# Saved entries
--- START ---

This is an optimization exercise on Yosys and OpenROAD, whose aim is small area, not a production implementation.
Function was checked by simulation only, so behaviour that the tests miss may differ from the original.
No activity file was given, so power comes from the tool's default toggle rates.

Design toplevel_connect4, start of the top module:
module toplevel_connect4 (
    input clk,
    input rst,
    input col_left_raw,
    input col_right_raw,
    input confirm_raw,
    input p1_start_raw,
    input p2_start_raw,
    output vgaclk,
    output hsync,
    output vsync,
    output sync_b,
    output blank_b,
    output [7:0] r,
    output [7:0] g,
    output [7:0] b,
    output [6:0] segments,
    output p1_led,
    output p2_led,
    output game_over_led,
    output [3:0] estado
);
For scale: ~50 I/O pins, about 12,000 sq um of cells after synthesis.
clock: 20.0 ns
lec_check: 0
cap_margin: 20
core_margin: 2
core_utilization: 40
cts_buf_list: sky130_fd_sc_hd__clkbuf_8
slew_margin: 20
standard.sh (not shown) runs the stock make flow with config.mk's settings and CLKGATE_MAP_FILE= SYNTH_SCRIPT=/design/flow/synth_recipe.tcl, a recipe that flattens the netlist after the stock synthesis.
==> flow/flow/run.sh <==
#!/bin/bash
# The standard layout (standard.sh), except that
#  - synthesis maps the logic with the area-oriented ABC script flow/area.abc (every register is the standard
#    synthesis's: only the combinational mapping changes), and
#  - the port buffers that placement inserts are sky130_fd_sc_hd__buf_1.
set -euo pipefail
W=$(pwd)
export FLOW_AREA_ABC_SCRIPT=$W/flow/area.abc
# synth_recipe.tcl with the abc override inserted after its first line (the synth -nofsm -noshare wrapper)
{ head -n 1 synth_recipe.tcl; cat flow/abc_override.tcl; tail -n +2 synth_recipe.tcl; } > synth_area.tcl
sed "s#SYNTH_SCRIPT=[^ ]*#SYNTH_SCRIPT=$W/synth_area.tcl#" standard.sh > standard_area.sh
grep -q "SYNTH_SCRIPT=$W/synth_area.tcl" standard_area.sh
bash standard_area.sh > flow.log 2>&1
==> flow/flow/abc_override.tcl <==
# Map the logic with an area-oriented ABC script (flow/area.abc) in place of ORFS's speed script; every other
# synthesis step, and so every register, is the standard synthesis's.
proc abc {args} {
  set i [lsearch -exact $args -script]
  if {$i >= 0 && [lsearch -exact $args -dff] < 0} {
    lset args [expr {$i + 1}] $::env(FLOW_AREA_ABC_SCRIPT)
  }
  yosys abc {*}$args
}
==> flow/flow/area.abc <==
strash
&get -n
&fraig -x
&put
scorr
dc2
strash
&get -n
&deepsyn -T 120
&dch -f
&nf -p -D 8000
&put
==> next run, changes <==
==> flow/flow/run.sh (replaced) <==
#!/bin/bash
# The standard layout (standard.sh), except that
#  - synthesis maps the logic with the area-oriented ABC scripts flow/area*.abc (the smallest result is kept) (every register is the standard
#    synthesis's: only the combinational mapping changes), and
#  - the port buffers that placement inserts are sky130_fd_sc_hd__buf_1, and
#  - clock tree synthesis adds no dummy loads.
set -euo pipefail
W=$(pwd)
export FLOW_AREA_ABC_SCRIPTS="$W/flow/area1.abc $W/flow/area2.abc $W/flow/area3.abc"
export BUFFER_PORTS_ARGS="-buffer_cell sky130_fd_sc_hd__buf_1"
export CTS_ARGS="-sink_clustering_enable -repair_clock_nets -buf_list sky130_fd_sc_hd__clkbuf_8 -dont_use_dummy_load"
# synth_recipe.tcl with the abc override inserted after its first line (the synth -nofsm -noshare wrapper)
{ head -n 1 synth_recipe.tcl; cat flow/abc_override.tcl; tail -n +2 synth_recipe.tcl; } > synth_area.tcl
sed "s#SYNTH_SCRIPT=[^ ]*#SYNTH_SCRIPT=$W/synth_area.tcl#" standard.sh > standard_area.sh
grep -q "SYNTH_SCRIPT=$W/synth_area.tcl" standard_area.sh
bash standard_area.sh > flow.log 2>&1
==> flow/flow/abc_override.tcl (replaced) <==
# Map the logic with area-oriented ABC scripts (flow/area*.abc) in place of ORFS's speed script: each script is
# run on the same design and the mapping with the smallest cell area is kept. Every other synthesis step, and so
# every register, is the standard synthesis's.
proc abc {args} {
  set i [lsearch -exact $args -script]
  if {$i < 0 || [lsearch -exact $args -dff] >= 0} {
    yosys abc {*}$args
    return
  }
  set lib [lindex $args [expr {[lsearch -exact $args -liberty] + 1}]]
  yosys design -save pre_area_abc
  set best ""
  foreach script $::env(FLOW_AREA_ABC_SCRIPTS) {
    yosys design -load pre_area_abc
    lset args [expr {$i + 1}] $script
    yosys abc {*}$args
    set report [tee -q -s result.string stat -liberty $lib]
    if {![regexp {Chip area for module [^:]*: ([0-9.]+)} $report -> area]} {
      error "no area reported after abc with $script"
    }
    puts "area-abc: $script -> $area"
    if {$best eq "" || $area < $best} {
      set best $area
      yosys design -save best_area_abc
    }
  }
  yosys design -load best_area_abc
  puts "area-abc: kept $best"
}
==> flow/flow/area1.abc (new file) <==
strash
&get -n
&fraig -x
&put
scorr
dc2
strash
&get -n
&deepsyn -T 180 -S 1
&dch -f
&nf -p -D 8000
&put
==> flow/flow/area2.abc (new file) <==
strash
&get -n
&fraig -x
&put
scorr
dc2
strash
&get -n
&deepsyn -T 180 -S 2
&dch -f
&nf -p -D 8000
&put
==> flow/flow/area3.abc (new file) <==
strash
&get -n
&fraig -x
&put
scorr
dc2
strash
&get -n
&deepsyn -T 180 -S 3
&dch -f
&nf -p -D 8000
&put
- GPL_TIMING_DRIVEN: default -> 0
removed: flow/flow/area.abc
After rerunning:
- via count decreases by about 1.6%
- critical path depth increases by 8
- wire length decreases by 6.2%
- cell area decreases by 4.2%
- sequential cell count is unchanged
- first-iteration DRC count increases by 14%
==> next run, changes <==
--- a/flow/flow/run.sh
+++ b/flow/flow/run.sh
@@ -2,3 +2,3 @@
 # The standard layout (standard.sh), except that
-#  - synthesis maps the logic with the area-oriented ABC scripts flow/area*.abc (the smallest result is kept) (every register is the standard
+#  - synthesis maps the logic with the area-oriented ABC script flow/area.abc (every register is the standard
 #    synthesis's: only the combinational mapping changes), and
@@ -8,3 +8,3 @@
 W=$(pwd)
-export FLOW_AREA_ABC_SCRIPTS="$W/flow/area1.abc $W/flow/area2.abc $W/flow/area3.abc"
+export FLOW_AREA_ABC_SCRIPT=$W/flow/area.abc
 export BUFFER_PORTS_ARGS="-buffer_cell sky130_fd_sc_hd__buf_1"
==> flow/flow/abc_override.tcl (replaced) <==
# Map the logic with an area-oriented ABC script (flow/area.abc) in place of ORFS's speed script; every other
# synthesis step, and so every register, is the standard synthesis's.
proc abc {args} {
  set i [lsearch -exact $args -script]
  if {$i >= 0 && [lsearch -exact $args -dff] < 0} {
    lset args [expr {$i + 1}] $::env(FLOW_AREA_ABC_SCRIPT)
  }
  yosys abc {*}$args
}
==> flow/flow/area.abc (new file) <==
strash
&get -n
&fraig -x
&put
scorr
dc2
strash
&get -n
&deepsyn -T 120
&dch -f
&nf -p -D 8000
&put
removed: flow/flow/area1.abc
removed: flow/flow/area2.abc
removed: flow/flow/area3.abc
After rerunning: Routed wire length drops by 1.2%; final area climbs by 0.69%; sequential share of layout area drops by 0.17 points; worst hold slack loses 0.029 ns; total power barely changes; worst setup slack loses 0.50 ns; die area climbs by 0.38%; register-to-register slack gains 0.99 ns.
==> next run, changes <==
--- a/flow/flow/run.sh
+++ b/flow/flow/run.sh
@@ -4,4 +4,3 @@
 #    synthesis's: only the combinational mapping changes), and
-#  - the port buffers that placement inserts are sky130_fd_sc_hd__buf_1, and
-#  - clock tree synthesis adds no dummy loads.
+#  - the port buffers that placement inserts are sky130_fd_sc_hd__buf_1.
 set -euo pipefail
@@ -10,3 +9,2 @@
 export BUFFER_PORTS_ARGS="-buffer_cell sky130_fd_sc_hd__buf_1"
-export CTS_ARGS="-sink_clustering_enable -repair_clock_nets -buf_list sky130_fd_sc_hd__clkbuf_8 -dont_use_dummy_load"
 # synth_recipe.tcl with the abc override inserted after its first line (the synth -nofsm -noshare wrapper)
- GPL_TIMING_DRIVEN: 0 -> default
After rerunning:
- The changed run completed without violations
- total power goes up by 8.7%
- clock power goes up by 30%
- final area goes up by 1.3%
- wire length goes up by 6.9%

========
toplevel_connect4, a different RTL version from the one above (not shown whole).
Size: about 1300 cells after synthesis, roughly 50 I/O pins, roughly 0.010 mm² of cells after synthesis.
==> flow/config.mk <==
export PLATFORM = sky130hd
export DESIGN_NAME = toplevel_connect4
export DESIGN_NICKNAME = toplevel_connect4
export VERILOG_FILES = /design/flow/design.v
export SDC_FILE = /design/flow/constraint.sdc
export NUM_CORES = 4
export LEC_CHECK = 0
export CAP_MARGIN = 20
export CORE_MARGIN = 2
export CORE_UTILIZATION = 65
export CTS_BUF_LIST = sky130_fd_sc_hd__clkbuf_8
export GPL_TIMING_DRIVEN = 0
export SLEW_MARGIN = 20
==> flow/constraint.sdc <==
create_clock -name core_clock -period 20.0 [get_ports {clk}]
set_input_delay 4.0000 -clock core_clock [delete_from_list [all_inputs] [get_ports {clk}]]
set_output_delay 4.0000 -clock core_clock [all_outputs]
set_load 0.01 [all_outputs]
==> flow/flow/run.sh <==
#!/bin/bash
# The standard layout (standard.sh), except that
#  - synthesis maps the logic with the area-oriented ABC scripts flow/area*.abc and keeps the smallest result,
#    maps adders with the rest of the logic instead of full/half-adder cells, and inserts no buffers between
#    output ports that share a net (every register is the standard synthesis's: only the combinational logic
#    changes; see flow/abc_override.tcl),
#  - the port buffers that placement inserts are sky130_fd_sc_hd__buf_1, and
#  - clock tree synthesis adds no dummy loads.
set -euo pipefail
W=$(pwd)
export FLOW_AREA_ABC_SCRIPTS="$W/flow/area1.abc"
export BUFFER_PORTS_ARGS="-buffer_cell sky130_fd_sc_hd__buf_1"
export CTS_ARGS="-sink_clustering_enable -repair_clock_nets -buf_list sky130_fd_sc_hd__clkbuf_8 -dont_use_dummy_load"
# synth_recipe.tcl with the abc override inserted after its first line (the synth -nofsm -noshare wrapper)
{ head -n 1 synth_recipe.tcl; cat flow/abc_override.tcl; tail -n +2 synth_recipe.tcl; } > synth_area.tcl
sed "s#SYNTH_SCRIPT=[^ ]*#SYNTH_SCRIPT=$W/synth_area.tcl#" standard.sh > standard_area.sh
grep -q "SYNTH_SCRIPT=$W/synth_area.tcl" standard_area.sh
bash standard_area.sh > flow.log 2>&1
==> flow/flow/abc_override.tcl <==
# Map the logic with area-oriented ABC scripts (flow/area*.abc) in place of ORFS's speed script: each script is
# run on the same design and the mapping with the smallest cell area is kept. Every other synthesis step, and so
# every register, is the standard synthesis's.
proc abc {args} {
  set i [lsearch -exact $args -script]
  if {$i < 0 || [lsearch -exact $args -dff] >= 0} {
    yosys abc {*}$args
    return
  }
  set lib [lindex $args [expr {[lsearch -exact $args -liberty] + 1}]]
  yosys design -save pre_area_abc
  set best ""
  foreach script $::env(FLOW_AREA_ABC_SCRIPTS) {
    yosys design -load pre_area_abc
    lset args [expr {$i + 1}] $script
    yosys abc {*}$args
    set report [tee -q -s result.string stat -liberty $lib]
    if {![regexp {Chip area for module [^:]*: ([0-9.]+)} $report -> area]} {
      error "no area reported after abc with $script"
    }
    puts "area-abc: $script -> $area"
    if {$best eq "" || $area < $best} {
      set best $area
      yosys design -save best_area_abc
    }
  }
  yosys design -load best_area_abc
  puts "area-abc: kept $best"
}


# No pass-through buffers between output ports that share a net (placement gives every port its own buffer),
# and no full/half-adder cells: ABC maps the arithmetic with the rest of the logic.
set ::env(SYNTH_INSBUF) 0
set ::env(ADDER_MAP_FILE) ""
==> flow/flow/area1.abc <==
strash
&get -n
&fraig -x
&put
scorr
dc2
strash
&get -n
&deepsyn -T 20 -S 1
&dch -f
&nf -p -D 8000
&put
The first run produced a clean layout.
==> next run, changes <==
==> flow/flow/run.sh (replaced) <==
#!/bin/bash
# The standard layout (standard.sh), except that
#  - synthesis maps the logic with the area-oriented ABC scripts flow/area*.abc (the smallest result is kept) (every register is the standard
#    synthesis's: only the combinational mapping changes), and
#  - the buffers synthesis puts between output ports that share a net, and the port buffers that placement
#    inserts, are sky130_fd_sc_hd__buf_1, and
#  - clock tree synthesis adds no dummy loads.
set -euo pipefail
W=$(pwd)
export FLOW_AREA_ABC_SCRIPTS="$W/flow/area1.abc $W/flow/area2.abc $W/flow/area3.abc"
export BUFFER_PORTS_ARGS="-buffer_cell sky130_fd_sc_hd__buf_1"
export CTS_ARGS="-sink_clustering_enable -repair_clock_nets -buf_list sky130_fd_sc_hd__clkbuf_8 -dont_use_dummy_load"
# synth_recipe.tcl with the abc override inserted after its first line (the synth -nofsm -noshare wrapper)
{ head -n 1 synth_recipe.tcl; cat flow/abc_override.tcl; tail -n +2 synth_recipe.tcl; } > synth_area.tcl
sed "s#SYNTH_SCRIPT=[^ ]*#SYNTH_SCRIPT=$W/synth_area.tcl#" standard.sh > standard_area.sh
grep -q "SYNTH_SCRIPT=$W/synth_area.tcl" standard_area.sh
bash standard_area.sh > flow.log 2>&1
--- a/flow/flow/abc_override.tcl
+++ b/flow/flow/abc_override.tcl
@@ -30,6 +30,3 @@
 
-
-# No pass-through buffers between output ports that share a net (placement gives every port its own buffer),
-# and no full/half-adder cells: ABC maps the arithmetic with the rest of the logic.
-set ::env(SYNTH_INSBUF) 0
-set ::env(ADDER_MAP_FILE) ""
+# Buffers that synthesis puts between output ports driven by the same net: the smallest buffer.
+set ::env(MIN_BUF_CELL_AND_PORTS) "sky130_fd_sc_hd__buf_1 A X"
==> flow/flow/area1.abc (replaced) <==
strash
&get -n
&fraig -x
&put
scorr
dc2
strash
&get -n
&deepsyn -T 180 -S 1
&dch -f
&nf -p -D 8000
&put
==> flow/flow/area2.abc (new file) <==
strash
&get -n
&fraig -x
&put
scorr
dc2
strash
&get -n
&deepsyn -T 150 -S 2
&if -K 6
&mfs -e
&st
&deepsyn -T 60 -S 2
&dch -f
&nf -p -D 8000
&put
==> flow/flow/area3.abc (new file) <==
strash
&get -n
&fraig -x
&put
scorr
dc2
strash
&get -n
&deepsyn -T 240 -S 3
&dch -f
&nf -p -D 8000
&put
CORE_UTILIZATION = 40   (was 65)
Result:
- The changed run finished with timing, DRC and antenna clean
- fmax decreases by roughly a tenth
- combinational power decreases by a little under a tenth
- utilization decreases by 27 points
- synthesized area grows by a few percent
- worst setup slack loses 1.0 ns
- die area grows by well over a third
==> next run, changes <==
--- a/flow/flow/run.sh
+++ b/flow/flow/run.sh
@@ -2,6 +2,7 @@
 # The standard layout (standard.sh), except that
-#  - synthesis maps the logic with the area-oriented ABC scripts flow/area*.abc (the smallest result is kept) (every register is the standard
-#    synthesis's: only the combinational mapping changes), and
-#  - the buffers synthesis puts between output ports that share a net, and the port buffers that placement
-#    inserts, are sky130_fd_sc_hd__buf_1, and
+#  - synthesis maps the logic with the area-oriented ABC scripts flow/area*.abc and keeps the smallest result,
+#    maps adders with the rest of the logic instead of full/half-adder cells, and inserts no buffers between
+#    output ports that share a net (every register is the standard synthesis's: only the combinational logic
+#    changes; see flow/abc_override.tcl),
+#  - the port buffers that placement inserts are sky130_fd_sc_hd__buf_1, and
 #  - clock tree synthesis adds no dummy loads.
@@ -9,3 +10,3 @@
 W=$(pwd)
-export FLOW_AREA_ABC_SCRIPTS="$W/flow/area1.abc $W/flow/area2.abc $W/flow/area3.abc"
+export FLOW_AREA_ABC_SCRIPTS="$W/flow/area1.abc"
 export BUFFER_PORTS_ARGS="-buffer_cell sky130_fd_sc_hd__buf_1"
--- a/flow/flow/abc_override.tcl
+++ b/flow/flow/abc_override.tcl
@@ -30,3 +30,6 @@
 
-# Buffers that synthesis puts between output ports driven by the same net: the smallest buffer.
-set ::env(MIN_BUF_CELL_AND_PORTS) "sky130_fd_sc_hd__buf_1 A X"
+
+# No pass-through buffers between output ports that share a net (placement gives every port its own buffer),
+# and no full/half-adder cells: ABC maps the arithmetic with the rest of the logic.
+set ::env(SYNTH_INSBUF) 0
+set ::env(ADDER_MAP_FILE) ""
==> flow/flow/area1.abc (replaced) <==
strash
&get -n
&fraig -x
&put
scorr
dc2
strash
&get -n
&deepsyn -T 20 -S 1
&dch -f
&nf -p -D 8000
&put
CORE_UTILIZATION = 78   (was 40)
removed: flow/flow/area2.abc
removed: flow/flow/area3.abc
After rerunning: The new run finished clean. Total power rose by 0.95%. Clock skew went down by 0.017 ns. Routed wire length went down by 6.5%.
==> next run, changes <==
--- a/flow/flow/run.sh
+++ b/flow/flow/run.sh
@@ -10,3 +10,3 @@
 W=$(pwd)
-export FLOW_AREA_ABC_SCRIPTS="$W/flow/area1.abc"
+export FLOW_AREA_ABC_SCRIPTS="$W/flow/areaA.abc $W/flow/areaB.abc $W/flow/areaC.abc $W/flow/areaD.abc"
 export BUFFER_PORTS_ARGS="-buffer_cell sky130_fd_sc_hd__buf_1"
==> flow/flow/areaA.abc (new file) <==
strash
&get -n
&fraig -x
&put
scorr
dc2
strash
&get -n
&deepsyn -T 40 -S 1
&if -K 6
&mfs -e
&st
&deepsyn -T 20 -S 1
&dch -f
&nf -p -D 8000
&put
==> flow/flow/areaB.abc (new file) <==
strash
&get -n
&fraig -x
&put
scorr
dc2
strash
&get -n
&deepsyn -T 40 -S 3
&if -K 6
&mfs -e
&st
&deepsyn -T 20 -S 3
&dch -f
&nf -p -D 8000
&put
==> flow/flow/areaC.abc (new file) <==
strash
&get -n
&fraig -x
&put
scorr
dc2
strash
&get -n
&deepsyn -T 150 -S 2
&if -K 6
&mfs -e
&st
&deepsyn -T 60 -S 2
&dch -f
&nf -p -D 8000
&put
==> flow/flow/areaD.abc (new file) <==
strash
&get -n
&fraig -x
&put
scorr
dc2
strash
&get -n
&deepsyn -T 40 -S 4
&if -K 6
&mfs -e
&st
&deepsyn -T 20 -S 4
&if -K 6
&mfs -e
&st
&deepsyn -T 20 -S 5
&dch -f
&nf -p -D 8000
&put
CORE_UTILIZATION = 65   (was 78)
removed: flow/flow/area1.abc
Outcome: The changed run produced a clean layout. Final area goes down slightly. Combinational power goes up by about a fifth. Total power goes up slightly. Setup slack gets worse by 0.38 ns.
==> next run, changes <==
--- a/flow/flow/run.sh
+++ b/flow/flow/run.sh
@@ -10,3 +10,3 @@
 W=$(pwd)
-export FLOW_AREA_ABC_SCRIPTS="$W/flow/areaA.abc $W/flow/areaB.abc $W/flow/areaC.abc $W/flow/areaD.abc"
+export FLOW_AREA_ABC_SCRIPTS="$W/flow/area1.abc $W/flow/area2.abc $W/flow/area3.abc"
 export BUFFER_PORTS_ARGS="-buffer_cell sky130_fd_sc_hd__buf_1"
==> flow/flow/area1.abc (new file) <==
strash
&get -n
&fraig -x
&put
scorr
dc2
strash
&get -n
&deepsyn -T 180 -S 1
&dch -f
&nf -p -D 8000
&put
==> flow/flow/area2.abc (new file) <==
strash
&get -n
&fraig -x
&put
scorr
dc2
strash
&get -n
&deepsyn -T 150 -S 2
&if -K 6
&mfs -e
&st
&deepsyn -T 60 -S 2
&dch -f
&nf -p -D 8000
&put
==> flow/flow/area3.abc (new file) <==
strash
&get -n
&fraig -x
&put
scorr
dc2
strash
&get -n
&deepsyn -T 240 -S 3
&dch -f
&nf -p -D 8000
&put
CORE_UTILIZATION = 40   (was 65)
removed: flow/flow/areaA.abc
removed: flow/flow/areaB.abc
removed: flow/flow/areaC.abc
removed: flow/flow/areaD.abc
Result: Sequential power stays flat; sequential cell count stays the same; setup slack improved by 0.54 ns; total power went up by 0.59%; die area is higher by 62%; sequential share of layout area fell by 0.86 points.

-- re-timing with driven ports --
How much do the figures lean on ideal ports? The routed layouts below were timed once more, with nothing changed but the port constraints.
Step 1 sets driving cells, clkbuf_16 on the clock port and buf_2 on the other inputs (assumed; they add their load-dependent delay and slew).
Step 2, shift: input delay + t, output delay - t, t = (earliest + latest rising clock arrival at the registers) / 2. This alone moves slack from input paths to output paths.
a / b / c = ideal ports / drivers / drivers and shift; a / b = the first two.
run | t, ns | setup WS [ns] | cell pins on the clock port's net
the first run of note 1 | 0.518 | 8.593 / 8.545 / 9.063 | 1
the second run of note 1 | 0.514 | 8.944 / 8.895 / 9.409 | 1
the third run of note 1 | 0.522 | 8.442 / 8.392 / 8.915 | 1
the fourth run of note 1 | 0.514 | 9.083 / 9.039 / 9.553 | 1
the first run of note 2 | 0.494 | 9.959 / 9.917 / 10.411 | 1
the second run of note 2 | 0.500 | 8.943 / 8.893 / 9.393 | 1
the third run of note 2 | 0.500 | 9.819 / 9.778 / 10.278 | 1
the fourth run of note 2 | 0.500 | 9.442 / 9.402 / 9.902 | 1
the fifth run of note 2 | 0.507 | 9.982 / 9.938 / 10.445 | 1
After both steps every run listed still meets setup and hold.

--- END ---

# PROBLEM REQUIREMENTS
When a line of the data holds the string "module", pick it out and copy it.

# OUTPUT OF THE TASK
Design toplevel_connect4, start of the top module:
module toplevel_connect4 (
    if {![regexp {Chip area for module [^:]*: ([0-9.]+)} $report -> area]} {
    if {![regexp {Chip area for module [^:]*: ([0-9.]+)} $report -> area]} {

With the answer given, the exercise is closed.